James Serritella, who defended Cardinal Bernardin against abuse allegation and helped craft policies to protect children, dies

CHICAGO (IL)
Chicago Tribune

April 26, 2021

By Karen Ann Cullotta

When Cardinal Joseph Bernardin was falsely accused of sexual abuse in 1993, Chicago attorney James A. Serritella, led the successful defense of the popular archbishop

More than a decade earlier, Serritella was on the legal team that garnered a victory for the Roman Catholic Church in a U.S. Supreme Court case,involving whether teachers in schools run by a church who teach both religious and secular subjects are within the jurisdiction granted by the National Labor Relations Act.

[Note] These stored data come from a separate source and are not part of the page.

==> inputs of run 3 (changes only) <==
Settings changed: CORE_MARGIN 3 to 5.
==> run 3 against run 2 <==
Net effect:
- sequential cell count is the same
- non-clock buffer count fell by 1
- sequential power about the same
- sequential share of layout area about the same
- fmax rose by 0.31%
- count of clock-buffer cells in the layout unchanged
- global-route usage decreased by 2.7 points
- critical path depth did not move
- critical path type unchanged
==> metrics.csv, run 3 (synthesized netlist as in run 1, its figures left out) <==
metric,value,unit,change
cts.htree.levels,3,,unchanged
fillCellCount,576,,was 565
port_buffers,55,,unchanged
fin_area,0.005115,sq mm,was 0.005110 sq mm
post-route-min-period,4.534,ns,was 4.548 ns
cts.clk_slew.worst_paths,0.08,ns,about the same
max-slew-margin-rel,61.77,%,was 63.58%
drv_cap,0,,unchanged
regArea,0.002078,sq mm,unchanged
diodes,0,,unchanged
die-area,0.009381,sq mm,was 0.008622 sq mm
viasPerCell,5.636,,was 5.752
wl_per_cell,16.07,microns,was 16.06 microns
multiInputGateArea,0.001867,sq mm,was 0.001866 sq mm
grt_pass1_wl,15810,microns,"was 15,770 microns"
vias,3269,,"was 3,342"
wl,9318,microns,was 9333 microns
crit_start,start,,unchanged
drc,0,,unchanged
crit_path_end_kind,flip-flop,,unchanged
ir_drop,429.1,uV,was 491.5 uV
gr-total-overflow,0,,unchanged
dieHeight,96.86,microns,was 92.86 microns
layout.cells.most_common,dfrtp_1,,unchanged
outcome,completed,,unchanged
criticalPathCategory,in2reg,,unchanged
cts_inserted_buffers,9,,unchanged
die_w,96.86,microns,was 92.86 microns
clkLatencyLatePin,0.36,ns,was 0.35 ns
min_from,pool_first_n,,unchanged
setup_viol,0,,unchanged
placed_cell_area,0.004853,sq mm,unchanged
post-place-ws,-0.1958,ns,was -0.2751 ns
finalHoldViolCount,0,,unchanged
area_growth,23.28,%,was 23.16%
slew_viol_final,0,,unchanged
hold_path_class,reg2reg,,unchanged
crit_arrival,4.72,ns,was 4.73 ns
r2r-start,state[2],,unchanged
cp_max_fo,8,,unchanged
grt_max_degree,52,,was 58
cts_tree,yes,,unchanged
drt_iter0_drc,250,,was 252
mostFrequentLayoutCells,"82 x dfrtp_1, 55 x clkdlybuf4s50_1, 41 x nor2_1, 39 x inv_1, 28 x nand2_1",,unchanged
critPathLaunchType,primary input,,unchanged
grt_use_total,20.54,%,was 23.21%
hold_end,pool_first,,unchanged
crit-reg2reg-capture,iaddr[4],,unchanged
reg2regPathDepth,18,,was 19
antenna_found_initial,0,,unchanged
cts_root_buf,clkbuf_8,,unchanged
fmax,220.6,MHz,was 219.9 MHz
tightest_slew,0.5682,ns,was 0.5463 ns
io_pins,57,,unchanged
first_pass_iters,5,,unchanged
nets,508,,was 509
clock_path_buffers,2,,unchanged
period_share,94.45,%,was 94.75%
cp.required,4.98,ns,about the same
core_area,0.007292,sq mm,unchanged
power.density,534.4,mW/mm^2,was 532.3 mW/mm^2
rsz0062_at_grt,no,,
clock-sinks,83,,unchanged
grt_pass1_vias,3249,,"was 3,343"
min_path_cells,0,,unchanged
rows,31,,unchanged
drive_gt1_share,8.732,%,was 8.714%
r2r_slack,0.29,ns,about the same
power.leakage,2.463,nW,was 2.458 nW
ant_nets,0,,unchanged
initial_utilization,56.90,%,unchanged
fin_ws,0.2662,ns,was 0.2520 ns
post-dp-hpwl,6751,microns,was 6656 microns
--- src/rtl/mag_slew.sv ---
// Moves a magnitude toward a target by at most one step; never overshoots or wraps.
module mag_slew
  import mtr_pkg::*;
(
  input  logic [MagW-1:0] cur,
  input  logic [MagW-1:0] tgt,
  input  logic [MagW-1:0] step,
  input  logic            en_step,
  output logic [MagW-1:0] next
);

  logic [MagW-1:0] diff;

  always_comb begin
    next = cur;
    diff = '0;
    if (en_step) begin
      if (tgt > cur) begin
        diff = tgt - cur;
        next = (diff > step) ? cur + step : tgt;
      end else if (tgt < cur) begin
        diff = cur - tgt;
        next = (diff > step) ? cur - step : tgt;
      end
    end
  end

endmodule
==> src/rtl/isa_pkg.sv <==
// ISA definitions shared by the instruction encoder/loader and its packer:
// opcode width, instruction formats, field bit positions and loader FSM states.
package isa_pkg;

    localparam int OPCODE_W = 5;
    localparam int REG_W    = 5;
    localparam int WORD_W   = 32;
    localparam int IMM_I_W  = 17;
    localparam int IMM_J_W  = 27;

    // Field bit positions (LSB) inside the 32-bit machine word
    localparam int OP_LSB = 27;
    localparam int RS_LSB = 22;
    localparam int RT_LSB = 17;
    localparam int RD_LSB = 12;

    typedef enum logic [1:0] {FMT_R, FMT_I, FMT_J} instr_fmt_t;

    typedef enum logic [1:0] {IDLE, WRITE, ERR} state_t;

    // Opcode-to-format map, identical to the one the main decoder uses
    function automatic instr_fmt_t fmtOf(input logic [OPCODE_W-1:0] op);
        if (op == '0) begin
            return FMT_R;
        end else if (op[OPCODE_W-1:OPCODE_W-2] == 2'b11) begin
            return FMT_J;
        end else begin
            return FMT_I;
        end
    endfunction

endpackage

==> src/rtl/instr_encoder_loader_if.sv <==
// Field-bundle stream into the instruction encoder/loader (valid/ready).
interface instr_encoder_loader_if;
    import isa_pkg::*;

    logic                inValid;
    logic                inReady;
    logic [OPCODE_W-1:0] opCode;
    logic [REG_W-1:0]    rs;
    logic [REG_W-1:0]    rt;
    logic [REG_W-1:0]    rd;
    logic [WORD_W-1:0]   imm;

    modport master (output inValid, opCode, rs, rt, rd, imm, input inReady);
    modport slave  (input inValid, opCode, rs, rt, rd, imm, output inReady);

endinterface

==> src/rtl/instr_packer.sv <==
// Combinational packer: instruction fields -> 32-bit machine word plus an
// immediate range error. Shared with the assembler bench.
module instr_packer
    import isa_pkg::*;
(
    input  logic [OPCODE_W-1:0] op_code,
    input  logic [REG_W-1:0]    rs,
    input  logic [REG_W-1:0]    rt,
    input  logic [REG_W-1:0]    rd,
    input  logic [WORD_W-1:0]   imm,
    output logic [WORD_W-1:0]   word,
    output logic                range_err
);

    // Select the format and pack; I-type imm must be a 17-bit signed value,
    // J-type target must fit in 27 unsigned bits.
    always_comb begin
        word      = '0;
        range_err = 1'b0;
        case (fmtOf(op_code))
            FMT_R: begin
                word = {op_code, rs, rt, rd, 12'b0};
            end
            FMT_J: begin
                word      = {op_code, imm[IMM_J_W-1:0]};
                range_err = |imm[WORD_W-1:IMM_J_W];
            end
            default: begin
                word      = {op_code, rs, rt, imm[IMM_I_W-1:0]};
                range_err = !((&imm[WORD_W-1:IMM_I_W-1]) || !(|imm[WORD_W-1:IMM_I_W-1]));
            end
        endcase
    end

endmodule

==> src/rtl/instr_encoder_loader.sv <==
// Instruction encoder/loader: accepts field bundles, packs them into machine
// words and writes them sequentially into instruction memory (one word per
// two cycles). Optional feature macro: INSTR_CHECKSUM_EN adds a running XOR
// checksum of every written word on port checksum.
module instr_encoder_loader
    import isa_pkg::*;
#(
    parameter int ADDR_W    = 8,
    parameter int DEPTH     = 256,
    parameter int BASE_ADDR = 0
) (
    input  logic                  clk,
    input  logic                  nReset,
    input  logic                  clear,
    instr_encoder_loader_if.slave in_bus,
    output logic                  memWe,
    output logic [ADDR_W-1:0]     memAddr,
    output logic [WORD_W-1:0]     memWData,
    output logic [ADDR_W:0]       wordCount,
    output logic                  full,
    output logic                  encErr
`ifdef INSTR_CHECKSUM_EN
    ,
    output logic [WORD_W-1:0]     checksum
`endif
);

    localparam logic [ADDR_W-1:0] BASE_C  = ADDR_W'(BASE_ADDR);
    localparam logic [ADDR_W:0]   DEPTH_C = (ADDR_W+1)'(DEPTH);

    state_t              state_q, state_d;
    logic [ADDR_W-1:0]   addr_q, addr_d;
    logic [ADDR_W:0]     count_q, count_d;
    logic [WORD_W-1:0]   wdata_q, wdata_d;
    logic                started_q, started_d;
`ifdef INSTR_CHECKSUM_EN
    logic [WORD_W-1:0]   checksum_q, checksum_d;
`endif

    logic [WORD_W-1:0]   packed_word;
    logic                range_err;
    logic                ready;
    logic                xfer;

    instr_packer u_packer (
        .op_code   (in_bus.opCode),
        .rs        (in_bus.rs),
        .rt        (in_bus.rt),
        .rd        (in_bus.rd),
        .imm       (in_bus.imm),
        .word      (packed_word),
        .range_err (range_err)
    );

    assign full           = (count_q == DEPTH_C);
    assign ready          = started_q && (state_q == IDLE) && !full && !clear;
    assign xfer           = in_bus.inValid && ready;
    assign in_bus.inReady = ready;
    assign memWe          = (state_q == WRITE);
    assign encErr         = (state_q == ERR);
    assign memAddr        = addr_q;
    assign memWData       = wdata_q;
    assign wordCount      = count_q;
`ifdef INSTR_CHECKSUM_EN
    assign checksum       = checksum_q;
`endif

    // Next state: accept a bundle in IDLE, write or flag it, then advance;
    // clear overrides any pending address/count increment.
    always_comb begin
        state_d   = state_q;
        addr_d    = addr_q;
        count_d   = count_q;
        wdata_d   = wdata_q;
        started_d = 1'b1;
`ifdef INSTR_CHECKSUM_EN
        checksum_d = checksum_q;
`endif
        case (state_q)
            IDLE: begin
                if (xfer) begin
                    if (range_err) begin
                        state_d = ERR;
                    end else begin
                        state_d = WRITE;
                        wdata_d = packed_word;
                    end
                end
            end
            WRITE: begin
                state_d = IDLE;
                addr_d  = addr_q + ADDR_W'(1);
                count_d = count_q + (ADDR_W+1)'(1);
`ifdef INSTR_CHECKSUM_EN
                checksum_d = checksum_q ^ wdata_q;
`endif
            end
            ERR: begin
                state_d = IDLE;
            end
            default: begin
                state_d = IDLE;
            end
        endcase
        if (clear) begin
            addr_d  = BASE_C;
            count_d = '0;
`ifdef INSTR_CHECKSUM_EN
            checksum_d = '0;
`endif
        end
    end

    // State and datapath registers; reset aborts any in-flight write at once.
    always_ff @(posedge clk or negedge nReset) begin
        if (!nReset) begin
            state_q    <= IDLE;
            addr_q     <= BASE_C;
            count_q    <= '0;
            wdata_q    <= '0;
            started_q  <= 1'b0;
`ifdef INSTR_CHECKSUM_EN
            checksum_q <= '0;
`endif
        end else begin
            state_q    <= state_d;
            addr_q     <= addr_d;
            count_q    <= count_d;
            wdata_q    <= wdata_d;
            started_q  <= started_d;
`ifdef INSTR_CHECKSUM_EN
            checksum_q <= checksum_d;
`endif
        end
    end

endmodule
==> src/flat_wrapper.sv <==
// flat-port wrapper written by rule: the top's interface ports become plain ports
module instr_encoder_loader_flat import isa_pkg::*;
#(
    parameter int ADDR_W    = 8,
    parameter int DEPTH     = 256,
    parameter int BASE_ADDR = 0
)
  (clk, nReset, clear, memWe, memAddr, memWData, wordCount, full, encErr, in_bus_inValid, in_bus_opCode, in_bus_rs, in_bus_rt, in_bus_rd, in_bus_imm, in_bus_inReady);
  instr_encoder_loader_if in_bus_i ();
  input  logic clk;
  input  logic nReset;
  input  logic clear;
  output logic memWe;
  output logic [ADDR_W-1:0] memAddr;
  output logic [WORD_W-1:0] memWData;
  output logic [ADDR_W:0] wordCount;
  output logic full;
  output logic encErr;
  input wire logic [$bits(in_bus_i.inValid)-1:0] in_bus_inValid;
  input wire logic [$bits(in_bus_i.opCode)-1:0] in_bus_opCode;
  input wire logic [$bits(in_bus_i.rs)-1:0] in_bus_rs;
  input wire logic [$bits(in_bus_i.rt)-1:0] in_bus_rt;
  input wire logic [$bits(in_bus_i.rd)-1:0] in_bus_rd;
  input wire logic [$bits(in_bus_i.imm)-1:0] in_bus_imm;
  output wire logic [$bits(in_bus_i.inReady)-1:0] in_bus_inReady;
  assign in_bus_i.inValid = in_bus_inValid;
  assign in_bus_i.opCode = in_bus_opCode;
  assign in_bus_i.rs = in_bus_rs;
  assign in_bus_i.rt = in_bus_rt;
  assign in_bus_i.rd = in_bus_rd;
  assign in_bus_i.imm = in_bus_imm;
  assign in_bus_inReady = in_bus_i.inReady;
  instr_encoder_loader #(.ADDR_W(ADDR_W), .DEPTH(DEPTH), .BASE_ADDR(BASE_ADDR)) u_core (.clk(clk), .nReset(nReset), .clear(clear), .in_bus(in_bus_i), .memWe(memWe), .memAddr(memAddr), .memWData(memWData), .wordCount(wordCount), .full(full), .encErr(encErr));
endmodule
==> config.mk <==
export PLATFORM = sky130hd
export DESIGN_NAME = instr_encoder_loader_flat
export DESIGN_NICKNAME = d
export VERILOG_FILES = /design/src/rtl/isa_pkg.sv /design/src/rtl/instr_encoder_loader_if.sv /design/src/rtl/instr_packer.sv /design/src/rtl/instr_encoder_loader.sv /design/src/flat_wrapper.sv
export SDC_FILE = /design/constraint.sdc
export NUM_CORES = 1
export LEC_CHECK = 0
export CAP_MARGIN = 20
export CORE_AREA = 2 2 85 87
export CTS_BUF_LIST = sky130_fd_sc_hd__clkbuf_16
export DETAILED_ROUTE_END_ITERATION = 16
export DIE_AREA = 0 0 87 89
export MAX_ROUTING_LAYER = met4
export PLACE_DENSITY = 0.76
export RECOVER_POWER = 25
export SYNTH_ARGS = -nofsm -noshare
export SYNTH_HDL_FRONTEND = slang
export SYNTH_SLANG_ARGS = --single-unit
==> constraint.sdc <==
create_clock -name clk -period 1.9 [get_ports clk]
set_input_delay 0.38 -clock clk [delete_from_list [all_inputs] [get_ports clk]]
set_output_delay 0.38 -clock clk [all_outputs]
set_load 0.01 [all_outputs]
<file path="config.mk">
export PLATFORM = sky130hd
export DESIGN_NAME = instruction_encoder_flat
export DESIGN_NICKNAME = d
export VERILOG_FILES = /design/src/rtl/instruction_encoder_if.sv /design/src/rtl/instruction_encoder.sv /design/src/flat_wrapper.sv
export SDC_FILE = /design/constraint.sdc
export NUM_CORES = 1
export LEC_CHECK = 0
export ABC_AREA = 1
export BUFFER_PORTS_ARGS = -buffer_cell sky130_fd_sc_hd__buf_2
export CORE_UTILIZATION = 40
export CTS_CLUSTER_DIAMETER = 30
export DETAILED_ROUTE_END_ITERATION = 6
export GPL_TIMING_DRIVEN = 0
export PLACE_DENSITY = 0.73
export SLEW_MARGIN = 20
export SYNTH_ARGS = -nofsm -noshare
export SYNTH_HDL_FRONTEND = slang
export SYNTH_SLANG_ARGS = --single-unit
</file>
<file path="constraint.sdc">
create_clock -name clk -period 1.65 [get_ports clk]
set_input_delay 0.33 -clock clk [delete_from_list [all_inputs] [get_ports clk]]
set_output_delay 0.33 -clock clk [all_outputs]
set_load 0.005 [all_outputs]
</file>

Serritella, who was in his 50th year as principal outside counsel for the Archdiocese of Chicago and was known as the draftsman of modern-day nationwide policies to combat child sex abuse, died of complications from heart disease on April 23. He was 78.

“Jim worked with four cardinals over the years, helping navigate the archdiocese through many changes and challenges,” Cardinal Blase J. Cupich, archbishop of Chicago, said in a Monday statement.

“Working with Cardinal Joseph Bernardin, he was an architect of our pioneering 1992 policies for dealing with clergy sexual abuse of children. These became the basis of the policies adopted by the United States Conference of Catholic Bishops 10 years later,” Cupich said.

“Jim’s keen focus on compassionate care of survivors and their families was a cornerstone of the archdiocese’s response to this crisis. His hand can be seen in the structure of our Office for the Protection of Children and Youth and its healing and preventive activities,” Cupich added.

In the early 1990s, Serritella worked on Bernardin’s legal defense after a man accused the cardinal of sexually abusing him as a teenager in Cincinnati in the 1970s. The man later recanted the charges.

A partner in the law firm Burke, Warren, MacKay & Serritella, and an internationally recognized authority on religion and not-for-profit law, Serritella created policies aimed at preventing child sexual abuse, forming the basis of the Charter for the Protection of Children and Young People, adopted by the United States Conference of Catholic Bishops in 2002, officials at the Archdiocese of Chicago said in a statement.

“He and we believed the civil law needs of religious organizations required a broad base of legal expertise,” Richard Burke, founding partner of the Chicago law firm, said in a statement.

Chicago attorney James A. Serritella, the principal outside counsel for the Archdiocese of Chicago, died April 23. He was 78. (Steve Leonard/Burke, Warren, MacKay & Serritella)
Chicago attorney James A. Serritella, the principal outside counsel for the Archdiocese of Chicago, died April 23. He was 78. (Steve Leonard/Burke, Warren, MacKay & Serritella)

For decades, Serritella represented a slate of not-for-profit religious and secular organizations, including churches, dioceses, synods, hospitals, colleges, elementary and secondary schools, seminaries, social service agencies and cemeteries, archdiocese officials said.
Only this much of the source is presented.